Beating sheets and cards.Non-flying and slower-moving insects, particularly those the feign death are easily-collected using some type of beat sheet or card (also see Beat bucket). In their simplest forms, beat sheets can be a bed sheet laid under a plant so that when the plant is beaten with a stick or by hand, dislodged insects fall on the sheet so they can be easily seen. Similarly an inverted umbrella can be used to collect dislodged insects. As a population level monitoring tools, the number of specific arthropods can be counted for each sample taken. When repeated over space or time relative differences in population levels can be documented.
Beating cards.Collecting and monitoring tiny insects on plants is easy using an off-white card such as a yellow paper pad. Held underneath foliage or flowers while
beating the plant parts, aphids, spider mites, scale insect crawlers and thrips will be dislodged and land on the paper where they can easily be seen and collected with an alcohol-soaked cotton swab (Q-Tip®) and put in a vial of alcohol. Note: Wear a glove when beating plants with spiny leaves.
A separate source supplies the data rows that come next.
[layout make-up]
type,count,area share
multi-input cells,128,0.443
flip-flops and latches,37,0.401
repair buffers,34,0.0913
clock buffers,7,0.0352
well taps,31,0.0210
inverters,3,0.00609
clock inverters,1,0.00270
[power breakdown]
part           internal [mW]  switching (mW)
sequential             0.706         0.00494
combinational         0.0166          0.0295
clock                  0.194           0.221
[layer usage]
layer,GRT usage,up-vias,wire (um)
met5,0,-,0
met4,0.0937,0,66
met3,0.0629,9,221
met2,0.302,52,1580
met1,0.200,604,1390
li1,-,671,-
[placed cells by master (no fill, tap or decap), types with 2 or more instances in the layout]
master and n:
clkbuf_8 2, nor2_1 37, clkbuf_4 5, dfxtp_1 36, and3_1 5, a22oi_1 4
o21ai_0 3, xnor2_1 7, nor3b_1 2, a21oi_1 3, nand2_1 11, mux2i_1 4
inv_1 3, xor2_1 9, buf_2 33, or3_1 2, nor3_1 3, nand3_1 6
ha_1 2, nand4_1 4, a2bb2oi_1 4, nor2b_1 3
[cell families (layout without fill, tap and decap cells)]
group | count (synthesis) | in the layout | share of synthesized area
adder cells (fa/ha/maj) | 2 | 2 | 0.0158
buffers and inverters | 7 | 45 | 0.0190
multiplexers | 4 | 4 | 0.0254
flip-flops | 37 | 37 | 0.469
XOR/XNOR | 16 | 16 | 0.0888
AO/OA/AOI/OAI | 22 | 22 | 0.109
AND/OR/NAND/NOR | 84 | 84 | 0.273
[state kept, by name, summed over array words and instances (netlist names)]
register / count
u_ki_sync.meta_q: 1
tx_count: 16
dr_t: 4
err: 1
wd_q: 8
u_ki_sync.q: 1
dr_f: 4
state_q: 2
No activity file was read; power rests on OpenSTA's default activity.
**src/rtl/wave_capture_ctrl.sv**
```systemverilog
`timescale 1ns/1ps
`default_nettype none
// ============================================================================
// Module      : wave_capture_ctrl
// Description : Write sequencer for the waveform display sample memory.
//               Arms on a rising level crossing (or auto-triggers after a
//               timeout), decimates by the user level setting, writes one
//               complete frame, then holds before re-arming. A freeze switch
//               keeps the displayed frame from being overwritten.
// Revision    : 1.0 - initial release
// ============================================================================
module wave_capture_ctrl #(
  parameter int          NUM_POINTS  = 1280,
  parameter logic [11:0] TRIG_LEVEL  = 12'd2048,
  parameter int          ARM_TIMEOUT = 4096,
  parameter int          HOLD_TICKS  = 256
) (
  input  logic        CLOCK,
  input  logic        rst_n,
  input  logic        sample_tick,
  input  logic [11:0] mic_in,
  input  logic        freeze,
  input  logic        trig_en,
  input  logic [3:0]  level,
  output logic        wr_en,
  output logic [10:0] wr_addr,
  output logic [9:0]  wr_data,
  output logic        frame_done,
  output logic        busy,
  output logic [1:0]  state
);

  // Hold counter is wide enough to hold HOLD_TICKS itself, which marks
  // "terminal count reached, waiting for freeze to drop".
  localparam int HW = $clog2(HOLD_TICKS + 1);

  localparam logic [10:0]   LAST_ADDR = 11'(NUM_POINTS - 1);
  localparam logic [12:0]   TMO_LAST  = 13'(ARM_TIMEOUT - 1);
  localparam logic [HW-1:0] HOLD_LAST = HW'(HOLD_TICKS - 1);
  localparam logic [HW-1:0] HOLD_DONE = HW'(HOLD_TICKS);

  typedef enum logic [1:0] {
    S_IDLE    = 2'd0,
    S_ARM     = 2'd1,
    S_CAPTURE = 2'd2,
    S_HOLD    = 2'd3
  } state_t;

  state_t          cur;
  logic [11:0]     prev_sample;
  logic [10:0]     addr_cnt;
  logic [3:0]      dcnt;
  logic [3:0]      lvl_q;
  logic [12:0]     tmo;
  logic [HW-1:0]   hcnt;
  logic            done_pend;
  logic            crossing;
  logic            timed_out;

  // Rising crossing compares the previous tick's sample with the current one
  assign crossing  = (prev_sample < TRIG_LEVEL) && (mic_in >= TRIG_LEVEL);
  assign timed_out = (tmo == TMO_LAST);
  assign state     = cur;

  // Track the signal on every tick in every state so the crossing detector
  // is already primed when ARM is entered.
  always_ff @(posedge CLOCK or negedge rst_n) begin
    if (!rst_n) begin
      prev_sample <= '0;
    end else if (sample_tick) begin
      prev_sample <= mic_in;
    end
  end

  // Capture sequencer with registered memory-port and status outputs
  always_ff @(posedge CLOCK or negedge rst_n) begin
    if (!rst_n) begin
      cur        <= S_IDLE;
      wr_en      <= 1'b0;
      wr_addr    <= '0;
      wr_data    <= '0;
      frame_done <= 1'b0;
      done_pend  <= 1'b0;
      busy       <= 1'b0;
      addr_cnt   <= '0;
      dcnt       <= '0;
      lvl_q      <= '0;
      tmo        <= '0;
      hcnt       <= '0;
    end else begin
      wr_en      <= 1'b0;
      done_pend  <= 1'b0;
      // frame_done trails the final write strobe by one cycle
      frame_done <= done_pend;

      unique case (cur)
        S_IDLE: begin
          if (!freeze) begin
            cur <= S_ARM;
            tmo <= '0;
          end
        end

        S_ARM: begin
          if (!trig_en) begin
            // Free-run: preload dcnt so the first CAPTURE tick writes
            cur      <= S_CAPTURE;
            busy     <= 1'b1;
            lvl_q    <= level;
            dcnt     <= level;
            addr_cnt <= '0;
          end else if (sample_tick) begin
            if (crossing || timed_out) begin
              // Trigger sample (real or forced) is the first point of the frame
              cur      <= S_CAPTURE;
              busy     <= 1'b1;
              lvl_q    <= level;
              dcnt     <= '0;
              wr_en    <= 1'b1;
              wr_addr  <= '0;
              wr_data  <= mic_in[11:2];
              addr_cnt <= 11'd1;
            end else begin
              tmo <= tmo + 13'd1;
            end
          end
        end

        S_CAPTURE: begin
          if (sample_tick) begin
            if (dcnt == lvl_q) begin
              wr_en   <= 1'b1;
              wr_addr <= addr_cnt;
              wr_data <= mic_in[11:2];
              dcnt    <= '0;
              if (addr_cnt == LAST_ADDR) begin
                // Frame complete; freeze never cuts a frame short
                cur       <= S_HOLD;
                busy      <= 1'b0;
                addr_cnt  <= '0;
                hcnt      <= '0;
                done_pend <= 1'b1;
              end else begin
                addr_cnt <= addr_cnt + 11'd1;
              end
            end else begin
              dcnt <= dcnt + 4'd1;
            end
          end
        end

        S_HOLD: begin
          wr_addr <= '0;
          if (hcnt == HOLD_DONE) begin
            // Terminal count already reached; leave as soon as freeze drops
            if (!freeze) begin
              cur <= S_ARM;
              tmo <= '0;
            end
          end else if (sample_tick) begin
            if ((hcnt == HOLD_LAST) && !freeze) begin
              cur  <= S_ARM;
              tmo  <= '0;
              hcnt <= '0;
            end else begin
              hcnt <= hcnt + HW'(1);
            end
          end
        end

        default: cur <= S_IDLE;
      endcase
    end
  end

endmodule
`default_nettype wire

```
**config.mk**
```make
export PLATFORM = sky130hd
export DESIGN_NAME = wave_capture_ctrl
export DESIGN_NICKNAME = d
export VERILOG_FILES = /design/src/rtl/wave_capture_ctrl.sv
export SDC_FILE = /design/constraint.sdc
export NUM_CORES = 1
export LEC_CHECK = 0
export CORE_ASPECT_RATIO = 1.2
export CORE_UTILIZATION = 30
export CTS_BUF_LIST = sky130_fd_sc_hd__clkbuf_16
export CTS_CLUSTER_DIAMETER = 40
export CTS_CLUSTER_SIZE = 40
export DETAILED_ROUTE_END_ITERATION = 7
export SYNTH_ARGS = -nofsm -noshare
export SYNTH_HDL_FRONTEND = slang
export SYNTH_SLANG_ARGS = --single-unit
```
**constraint.sdc**
```tcl
create_clock -name CLOCK -period 5.3 [get_ports CLOCK]
set_clock_uncertainty 0.15 [all_clocks]
set_input_delay 1.06 -clock CLOCK [delete_from_list [all_inputs] [get_ports CLOCK]]
set_output_delay 1.06 -clock CLOCK [all_outputs]
set_load 0.1 [all_outputs]
```
# After elaboration in Yosys (flattened, before gate mapping)

Index checks and enable logic that the tools add are counted.

Add/sub/neg operators: 4
Magnitude comparators: 2
Eq/ne operators: 23
Muxes and demuxes: 71
Reduce and logical (&&, ||, !) cells: 18

Operator list:

| kind                                                       | count |
|---|---|
| two-way mux 11 bit                                         | 11 |
| two-way mux 13 bit                                         | 7 |
| two-way mux 9 bit                                          | 6 |
| two-way mux 10 bit                                         | 5 |
| case mux 13 bit (3 select lines)                           | 1 |
| case mux 11 bit (3 select lines)                           | 1 |
| two-way mux 4 bit                                          | 8 |
| AND reduction 6 bit                                        | 5 |
| case mux 11 bit (2 select lines)                           | 1 |
| two-way mux 2 bit                                          | 10 |
| != test 2 bit (second input constant)                      | 10 |
| case mux 10 bit (2 select lines)                           | 1 |
| case mux 9 bit (2 select lines)                            | 1 |
| two-way mux 1 bit                                          | 15 |
| adder 13 x 1 -> 13 bit (second input constant)             | 1 |
| == test 13 x 12 -> 1 bit (second input constant)           | 1 |
| greater-or-equal comparator 12 bit (second input constant) | 1 |
| < comparator 12 bit (second input constant)                | 1 |
| != test 3 bit (second input constant)                      | 4 |
| adder 11 x 1 -> 11 bit (second input constant)             | 1 |
| == test 11 bit (second input constant)                     | 1 |
| adder 9 x 1 -> 9 bit (second input constant)               | 1 |
| == test 9 x 8 -> 1 bit (second input constant)             | 1 |
| == test 9 bit (second input constant)                      | 1 |
| 18 further kinds                                           | 23 |

Register bits after elaboration: 80
Input port bits: 21
Output and inout port bits: 26
Word-level logic and storage cells: 131

# Depth between registers and ports, before layout

Gate-level depths: netlist (run 1).

Word-level depth: 7
Depth in mapped cells: 11
Mapped depth without buffers: 10

# Worst setup path after synthesis (run 1)

No wires, ideal clock.

Kind: register -> register
Start point: register cur[1], in the netlist state[1]
End point: register cur[0], in the netlist state[0]
Setup time: 121 ps
Data arrival time: 2548 ps
Required time: 5029 ps
Slack: 2481 ps
Cell stages (with the launch flop): 8
Path buffers: 0
Period minus slack after synthesis: 2819 ps
Cells stage by stage: dfrtp_1 inv_1 ha_1 and2_1 o21ai_0 nor2_1 or3b_2 o22a_1

Cells in the longest elaborated chain, start to end: 3
Elaborated cells between the ends (all ways): 13
Those cells by class: eq/ne: 10; mux: 1; reduce/logical: 2

RTL lines:

| element                                                  | line | RTL |
|---|---|---|
| start, declared                                          | 49   | `state_t cur;` |
| start signal, assigned                                   | 78   | `cur <= S_IDLE;` |
| start signal, assigned                                   | 99   | `cur <= S_ARM;` |
| start signal, assigned                                   | 107  | `cur <= S_CAPTURE;` |
| == test 2 bit or == test 2 x 1 -> 1 bit (tied branches)  | 96   | `unique case (cur)` |
| != test 3 bit (no line) or != test 2 bit (tied branches) | n/a  |  |
| AND reduction 7 bit (no line)                            | n/a  |  |

Several ways; a longest one is shown, not always the timed one.
A chain may end at the register's enable or synchronous reset.

# Worst setup path in the final report (run 1)

Start point: input port sample_tick
End point: register cur[0], in the netlist state[0]

Cells in the longest elaborated chain, start to end: 2
Elaborated cells between the ends (all ways): 4
Those cells by class: eq/ne: 3; reduce/logical: 1

RTL lines:

| element                                                  | line | RTL |
|---|---|---|
| start, declared                                          | 20   | `input logic sample_tick,` |
| != test 3 bit (no line) or != test 2 bit (tied branches) | n/a  |  |
| AND reduction 7 bit (no line) (*)                        | n/a  |  |

Every way passes the cells marked *; elsewhere a longest branch is shown, timed or not.

==> impl_metrics.py, run 1 <==
metrics = {
    "status": {
        "outcome": "completed",
    },
    "grt": {
        "grt_pass1_wl_um": 14000,
        "grt.total_usage_pct": 14.3,
        "antenna_found_initial": 0,
        "gr-total-overflow": 0,
        "grt_pass1_vias": 2918,
        "grt_max_degree": 36,
    },
    "yosys": {
        "ys_seq_area_share_pct": 46.8,
        "ys_warn_count": 0,
        "async_reset_ff_share_pct": 100,
        "ys_seq_elements": 69,
        "netlist_area_mm2": 0.00369,
        "synth_top_flop_cell": "dfrtp_1",
        "netlist_instances": 354,
        "syn_area_per_cell_um2": 10.4,
        "syn_nets": 385,
        "synth_cell_types": 68,
        "synth_edf_count": 0,
    },
    "critical_path": {
        "r2r.worst_path.cells": 6,
        "path_class": "primary input to register",
        "r2r-start": "state[0]",
        "regToRegSetupSlack_ns": 2.21,
        "cp.arrival_ns": 3.57,
        "r2r-end": "hcnt[0]",
        "startpoint": "sample_tick",
        "endpoint_kind": "register",
        "worstSetupStartpointType": "primary input",
        "required_ns": 5.37,
        "worst-path-max-fanout": 19,
    },
    "power_and_ir_drop": {
        "power.switching_uw": 813,
        "p_seq_share_pct": 33.8,
        "switching_share_pct": 41.1,
        "peakVddDrop_mv": 0.356,
        "powerDensity_mw_per_mm2": 434,
        "power_frac_clock_pct": 29.0,
        "p_int_uw": 1160,
        "pwr-share-comb_pct": 37.2,
        "leakage_uw": 0.00195,
        "p_total_uw": 1980,
    },
    "floorplanning": {
        "core_area_mm2": 0.0121,
        "io_pins": 47,
        "design.die.area_mm2": 0.0127,
        "start_util_pct": 30.6,
        "die_h_um": 123,
        "die_x_um": 103,
        "rows": 44,
    },
    "cells_and_area": {
        "final_cell_mix": "dfrtp_1, clkdlybuf4s50_1, nand2_1",
        "fin_util_pct": 37.8,
        "area_delta_synth_final_pct": 23.4,
        "fillers": 1182,
        "drive_above_1_share_pct": 14.1,
        "fin_nets": 429,
        "final_common_cell": "dfrtp_1",
        "antenna_cells": 0,
    },
    "placement": {
        "pre_cts_ws_ns": 1.49,
        "gp_congestion": 0.821,
        "hpwl_um": 5840,
        "io_buffers": 44,
    },
    "sta": {
        "max_freq_mhz": 286,
        "fin_setup_tns_ns": 0,
        "finalSetupViolations": 0,
        "rsz0062_at_grt": "no",
        "fin_crit_ns": 3.50,
        "min_period_over_period_pct": 66.0,
        "finalHoldViolCount": 0,
        "maxSlewHeadroom_pct": 33.4,
        "drv_slew": 0,
        "fin_hold_ws_ns": 0.205,
        "tightest_slew_ns": 0.996,
        "post-route-worst-setup-slack_ns": 1.80,
    },
    "cts": {
        "numCtsBuffers": 9,
        "htreeDepth": 3,
        "cts_resized": 0,
        "cts.hold.buffers_added": 0,
        "tritoncts": "built",
        "postCtsSetupBuffers": 0,
        "clock_latency_ns": 0.33,
        "clockBufferDepth": 2,
        "clk_pin_slew_ns": 0.05,
        "clockRootBuffer": "clkbuf_16",
        "clkSinkCount": 69,
    },
    "worst_hold_path": {
        "worstHoldStart": "done_pend",
        "holdPathEnd": "frame_done",
        "holdCritPathClass": "register to register",
        "hold_depth": 0,
    },
    "drt": {
        "dr.pass1.iters": 4,
        "route.detailed.drc": 0,
        "drt-wirelength-per-cell_um": 14.7,
        "wl_um": 8290,
        "initialDrtViolationCount": 169,
        "ant_nets": 0,
        "via_per_inst": 5.29,
        "num_vias": 2982,
    },
    "run": {
        "max_cap_violations": 0,
    },
}
[per-layer routing]
metal  global-route usage (%)  routed length (um)  vias to the layer above
met5                        0                   0                        -
met4                     7.13                 162                        0
met3                     4.07                 432                       11
met2                     22.5                3940                       76
met1                     17.8                3760                     1469
li1                         -                   -                     1426
[how the worst max path moves through the flow]
stage,to,cells past startpoint
2_1_floorplan,state[0],7
3_3_place_gp,state[0],6
3_5_place_dp,state[0],6
4_1_cts,state[0],6
5_1_grt,state[0],6
6_report,state[0],6
[cells in the mapped netlist (2+ instances only)]
master | count | area, um^2
a22o_1 | 10 | 87.6
buf_6 | 2 | 22.5
nand2b_1 | 9 | 56.3
a22o_2 | 3 | 30.0
ha_1 | 10 | 125
or3_1 | 3 | 18.8
or2_2 | 3 | 18.8
inv_1 | 17 | 63.8
a41oi_1 | 5 | 43.8
nor3_1 | 3 | 15.0
a21o_2 | 4 | 35.0
and2_1 | 2 | 12.5
o21ai_0 | 21 | 105
xor2_1 | 5 | 43.8
nand2_1 | 26 | 97.6
a21oi_1 | 11 | 55.1
nor2b_1 | 2 | 12.5
a22oi_1 | 3 | 22.5
buf_2 | 2 | 10.0
nand3_1 | 22 | 110
nor4_1 | 3 | 18.8
nor2_1 | 14 | 52.6
o21ai_1 | 2 | 10.0
mux2_2 | 17 | 191
o41ai_1 | 9 | 78.8
nand4_1 | 2 | 12.5
o31ai_1 | 8 | 60.1
clkbuf_1 | 6 | 22.5
o22ai_1 | 5 | 31.3
and3_1 | 6 | 37.5
o21bai_1 | 2 | 15.0
or4_1 | 2 | 15.0
dfrtp_1 | 69 | 1730
a31oi_1 | 12 | 75.1
[power groups by stage]
stage / combinational, uW / clock, uW / sequential (uW)
after floorplan: 186 / 0 / 1050
after global placement: 730 / 0 / 675
after detailed placement: 736 / 0 / 677
after CTS: 738 / 582 / 672
after global routing: 774 / 606 / 683
final: 735 / 574 / 669
[sequential cells by signal (all words and copies together) (netlist names)]
register	cells
dcnt	4
wr_addr	11
addr_cnt	11
tmo	13
frame_done	1
hcnt	9
lvl_q	4
wr_en	1
prev_sample	1
busy	1
wr_data	10
done_pend	1
state	2
[area by class of cell]
cell class / instances / area, um^2 / area share [%]
Clock buffer: 9 / 225 / 4.95
Clock inverter: 7 / 58.8 / 1.29
Inverter: 18 / 67.6 / 1.48
Multi-Input combinational cell: 254 / 1820 / 40.0
Sequential cell: 69 / 1730 / 37.9
Tap cell: 161 / 201 / 4.42
Timing Repair Buffer: 46 / 450 / 9.89
[critical path, stage by stage]
cell,delay (ns)
clkdlybuf4s50_1,0.91
inv_1,0.18
o21ai_0,0.42
nor2_1,0.28
or3b_2,0.54
o22a_1,0.18
[logic make-up after synthesis]
family | synth area share [%]
XOR/XNOR | 1.19
adder cells (fa/ha/maj) | 3.39
buffers and inverters | 3.76
AO/OA/AOI/OAI | 21.7
multiplexers | 5.46
flip-flops | 46.8
AND/OR/NAND/NOR | 17.7
[metrics by stage]
step	cell area (um^2)	cells
6_report	4550	564
5_1_grt	4550	564
4_1_cts	4550	564
2_1_floorplan	3690	354
3_5_place_dp	4270	548
3_3_place_gp	4270	548
No activity file was read; power rests on OpenSTA's default activity.
==> run 2: changes to the inputs <==
clock period = 3.1 ns   (was 5.3 ns; I/O delays follow)
==> run 2 against run 1 <==
  * Non-clock buffer count grew 13
  * Critical path depth grew 3
  * Highest routed layer unchanged
  * Utilization grew 0.83 points
  * Sequential power grew 70%
  * Global-route usage grew 0.37 points
==> impl_metrics.py, run 2 (synthesized netlist as in run 1, its figures left out) <==
metrics = {
    "placement": {
        "hpwl_um": 5970,
        "io_buffers": 44,
        "placed_cells": 561,
        "placed_area_mm2": 0.00431,
        "gp_congestion": 0.840,
        "pre_cts_ws_ns": 0.246,
    },
    "grt": {
        "grt.total_usage_pct": 14.6,
        "antenna_found_initial": 0,
        "grt_pass1_wl_um": 14500,
        "grt_pass1_vias": 3040,
        "gr-total-overflow": 0,
        "grt_max_degree": 36,
    },
    "drt": {
        "ant_nets": 0,
        "initialDrtViolationCount": 141,
        "dr.pass1.iters": 4,
        "drt-wirelength-per-cell_um": 14.5,
        "wl_um": 8380,
        "route.detailed.drc": 0,
        "via_per_inst": 5.19,
        "num_vias": 2997,
    },
    "sta": {
        "rsz0062_at_grt": "no",
        "tightest_slew_ns": 0.607,
        "finalHoldViolCount": 0,
        "min_period_over_period_pct": 85.5,
        "post-route-worst-setup-slack_ns": 0.449,
        "max_freq_mhz": 377,
        "fin_setup_tns_ns": 0,
        "fin_crit_ns": 2.65,
        "finalSetupViolations": 0,
        "drv_slew": 0,
        "maxSlewHeadroom_pct": 59.4,
    },
    "cells_and_area": {
        "final_cell_mix": "dfrtp_1, buf_4, nand2_1",
        "antenna_cells": 0,
        "largestRegisters": "tmo x13, addr_cnt x11, wr_addr x11",
        "top_register": "tmo",
        "final_common_cell": "dfrtp_1",
        "area_delta_synth_final_pct": 26.2,
        "largest_reg_flops": 13,
        "finalInstanceArea_mm2": 0.00465,
        "final_cells": 577,
        "fin_nets": 442,
        "drive_above_1_share_pct": 23.6,
    },
    "power_and_ir_drop": {
        "peakVddDrop_mv": 0.701,
        "power.switching_uw": 1410,
        "switching_share_pct": 39.7,
        "p_int_uw": 2140,
        "power_frac_clock_pct": 33.0,
        "leakage_uw": 0.00207,
        "p_seq_share_pct": 32.2,
        "pwr-share-comb_pct": 34.8,
        "p_total_uw": 3550,
        "powerDensity_mw_per_mm2": 763,
    },
    "worst_hold_path": {
        "holdCritPathClass": "primary input to async pin",
    },
    "floorplanning": {
        "rows": 44,
        "core_area_mm2": 0.0121,
        "start_util_pct": 30.6,
        "design.die.area_mm2": 0.0127,
        "die_h_um": 123,
        "io_pins": 47,
        "die_x_um": 103,
    },
    "critical_path": {
        "worstSetupStartpointType": "register",
        "worst-path-max-fanout": 13,
        "path_class": "register to register",
        "required_ns": 3.14,
        "regToRegSetupSlack_ns": 0.45,
        "r2r-start": "hcnt[1]",
        "r2r.worst_path.cells": 9,
        "r2r-end": "tmo[6]",
        "cp.arrival_ns": 2.69,
        "endpoint_kind": "register",
    },
    "cts": {
        "tritoncts": "built",
        "clk_pin_slew_ns": 0.06,
        "clockBufferDepth": 2,
        "clock_latency_ns": 0.33,
        "clockRootBuffer": "clkbuf_16",
        "cts_resized": 0,
        "postCtsSetupBuffers": 0,
        "htreeDepth": 3,
        "numCtsBuffers": 9,
        "cts.hold.buffers_added": 0,
        "clkSinkCount": 69,
    },
    "status": {
        "outcome": "completed",
    },
    "run": {
        "max_cap_violations": 0,
    },
}
==> run 2: cell type report <==
type / count / area, um^2
sequential: 69 / 1730
multi-input combinational: 254 / 1820
clock inverter: 7 / 114
clock buffer: 9 / 225
timing repair buffer: 59 / 495
inverter: 18 / 67.6
fill: 1179 / 7400
tap: 161 / 201
==> run 2: worst max path at each step <==
stage	from	depth (start not counted)	end	slack, ns
finish	hcnt[1]	9	tmo[6]	0.45
global route	hcnt[1]	9	tmo[6]	0.19
CTS	hcnt[1]	9	tmo[3]	0.40
detailed placement	sample_tick	6	wr_addr[2]	0.25
global placement	sample_tick	6	wr_addr[2]	0.27
floorplan	state[1]	7	state[0]	0.28
==> run 2: routing by layer <==
layer	up-vias	track usage, %	part of all wire (%)
met1	1475	18.3	46
li1	1447	-	-
met5	-	0	0
met4	0	5.19	1.0
met2	67	24.3	49
met3	8	3.73	3.5
==> run 2: critical path: stages (launching register included) <==
cell and delay, ns:
dfrtp_1 0.38, ha_1 0.19, nand3_1 0.12, or2_2 0.34, nor2_1 0.12, ha_1 0.15
nand2b_1 0.08, o221ai_2 0.26, and4_1 0.56, a31oi_1 0.16
==> run 2: stage by stage <==
step / util [%] / hold WS, ns
6_report: 38.6 / 0.0287
3_5_place_dp: 35.8 / 0.185
3_3_place_gp: 35.8 / 0.186
5_1_grt: 38.6 / 0.0457
2_1_floorplan: - / 0.174
4_1_cts: 38.6 / 0.0324
File: src/rtl/rf_scoreboard_pkg.sv
// Shared constants, instruction field positions and FSM encoding for the
// register-file scoreboard.
package rf_scoreboard_pkg;

    localparam int NREG   = 8;
    localparam int SELW   = 3;

    localparam int RA_MSB = 13;
    localparam int RA_LSB = 11;
    localparam int RB_MSB = 10;
    localparam int RB_LSB = 8;

    typedef enum logic {
        RUN   = 1'b0,
        DRAIN = 1'b1
    } sb_state_e;

    function automatic logic [SELW-1:0] ra_field(input logic [15:0] ir);
        return ir[RA_MSB:RA_LSB];
    endfunction

    function automatic logic [SELW-1:0] rb_field(input logic [15:0] ir);
        return ir[RB_MSB:RB_LSB];
    endfunction

endpackage

File: src/rtl/rf_scoreboard_if.sv
// Issue / writeback / drain signal bundle between the pipeline (master) and
// the scoreboard (slave).
interface rf_scoreboard_if;
    import rf_scoreboard_pkg::*;

    logic            issue_valid;
    logic [15:0]     from_ir;
    logic            use_ra;
    logic            use_rb;
    logic            wr_en;
    logic [SELW-1:0] wr_sel;
    logic            issue_ack;
    logic            stall;
    logic            fwd_ra;
    logic            fwd_rb;
    logic            wb_valid;
    logic [SELW-1:0] wb_sel;
    logic [NREG-1:0] busy_mask;
    logic            drain_req;
    logic            drain_done;
    logic            wb_err;

    modport master (
        output issue_valid, from_ir, use_ra, use_rb, wr_en, wr_sel,
        output wb_valid, wb_sel, drain_req,
        input  issue_ack, stall, fwd_ra, fwd_rb, busy_mask, drain_done, wb_err
    );

    modport slave (
        input  issue_valid, from_ir, use_ra, use_rb, wr_en, wr_sel,
        input  wb_valid, wb_sel, drain_req,
        output issue_ack, stall, fwd_ra, fwd_rb, busy_mask, drain_done, wb_err
    );

endinterface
Drop cloths and beat sheets. In row crops like soybean fields, insects that do not fly or quickly run away (e.g., caterpillars, true bugs, many beetles) can be collected and monitored by placing a piece of cloth, generally 3 ft wide, between the rows of plants (see design). Sticks or rods affixed to the ends of the cloth allow the cloth to be rolled up for transport and storage. The plants are then beaten to dislodge insects so that they land on the cloth where they can be collected by hand-picking, a jar or using an aspirator.
In broadcast-planted soybeans or vegetation where there are no open spaces, a vertical beat sheet has been designed to be used as a collection and monitoring tool (see design from Drees, B. M. and M. E. Rice. 1985. The vertical beat sheet: a new device for sampling soybean insects. J. Econ. Entomol. 78(6): 1507-1510). This device allows insects collected to be “poured” into a sack or bag for freezing and procession later.
For collecting insects in trees and bushes, a beating sheet can be made using flexible support rods (bamboo is an ideal material) that fit into pockets made at each corner of a share cloth (see design). The cloth can then be held by the center of the “X” of the rods while a stout rod or bat is used to beat branches about the suspended cloth to dislodge arthropods. This is the tool of choice for collecting insects like long-horned beetles, walking sticks, tree crickets and tree or nut-feeding weevils.
Some researchers and as depicted in early scenes of the movie, “Arachnophobia”, a sheet has been placed underneath trees that were then fumigated with a quick knock-down insecticide like sprays containing pyrethrins. Dying insects fall out of the trees and can be collected from the cloth. This technique is an effective way to quickly document insect diversity in hard-to-reach places like rain forest canopies.